** EXERCISE **
The records that follow must be transcribed in full, without any change.
┄┄┄┄┄┄┄┄┄┄
===== src/rtl/axi_wr_isolator.sv =====
// Write-path isolation stage around the write guard: counts outstanding AWs, cuts the
// slave on a guard reset request and answers pending writes with SLVERR.
// Optional: define WR_ISOLATOR_STATS_EN to build the SLVERR response counter (err_cnt_o).

package axi_wr_isolator_pkg;
    typedef logic [3:0] id_t;
    typedef struct packed { id_t id; logic [31:0] addr; logic [7:0] len; } aw_chan_t;
    typedef struct packed { logic [31:0] data; logic [3:0] strb; logic last; } w_chan_t;
    typedef struct packed { id_t id; logic [1:0] resp; logic user; } b_chan_t;
    typedef struct packed { id_t id; logic [31:0] addr; logic [7:0] len; } ar_chan_t;
    typedef struct packed { id_t id; logic [31:0] data; logic [1:0] resp; logic last; } r_chan_t;
    typedef struct packed {
        aw_chan_t aw;
        logic     aw_valid;
        w_chan_t  w;
        logic     w_valid;
        logic     b_ready;
        ar_chan_t ar;
        logic     ar_valid;
        logic     r_ready;
    } req_t;
    typedef struct packed {
        logic     aw_ready;
        logic     ar_ready;
        logic     w_ready;
        logic     b_valid;
        b_chan_t  b;
        logic     r_valid;
        r_chan_t  r;
    } rsp_t;
endpackage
┄┄┄┄┄┄┄┄┄┄
** WRITTEN SOLUTION **
===== src/rtl/axi_wr_isolator.sv =====
// Write-path isolation stage around the write guard: counts outstanding AWs, cuts the
// slave on a guard reset request and answers pending writes with SLVERR.
// Optional: define WR_ISOLATOR_STATS_EN to build the SLVERR response counter (err_cnt_o).

package axi_wr_isolator_pkg;
    typedef logic [3:0] id_t;
    typedef struct packed { id_t id; logic [31:0] addr; logic [7:0] len; } aw_chan_t;
    typedef struct packed { logic [31:0] data; logic [3:0] strb; logic last; } w_chan_t;
    typedef struct packed { id_t id; logic [1:0] resp; logic user; } b_chan_t;
    typedef struct packed { id_t id; logic [31:0] addr; logic [7:0] len; } ar_chan_t;
    typedef struct packed { id_t id; logic [31:0] data; logic [1:0] resp; logic last; } r_chan_t;
    typedef struct packed {
        aw_chan_t aw;
        logic     aw_valid;
        w_chan_t  w;
        logic     w_valid;
        logic     b_ready;
        ar_chan_t ar;
        logic     ar_valid;
        logic     r_ready;
    } req_t;
    typedef struct packed {
        logic     aw_ready;
        logic     ar_ready;
        logic     w_ready;
        logic     b_valid;
        b_chan_t  b;
        logic     r_valid;
        r_chan_t  r;
    } rsp_t;
endpackage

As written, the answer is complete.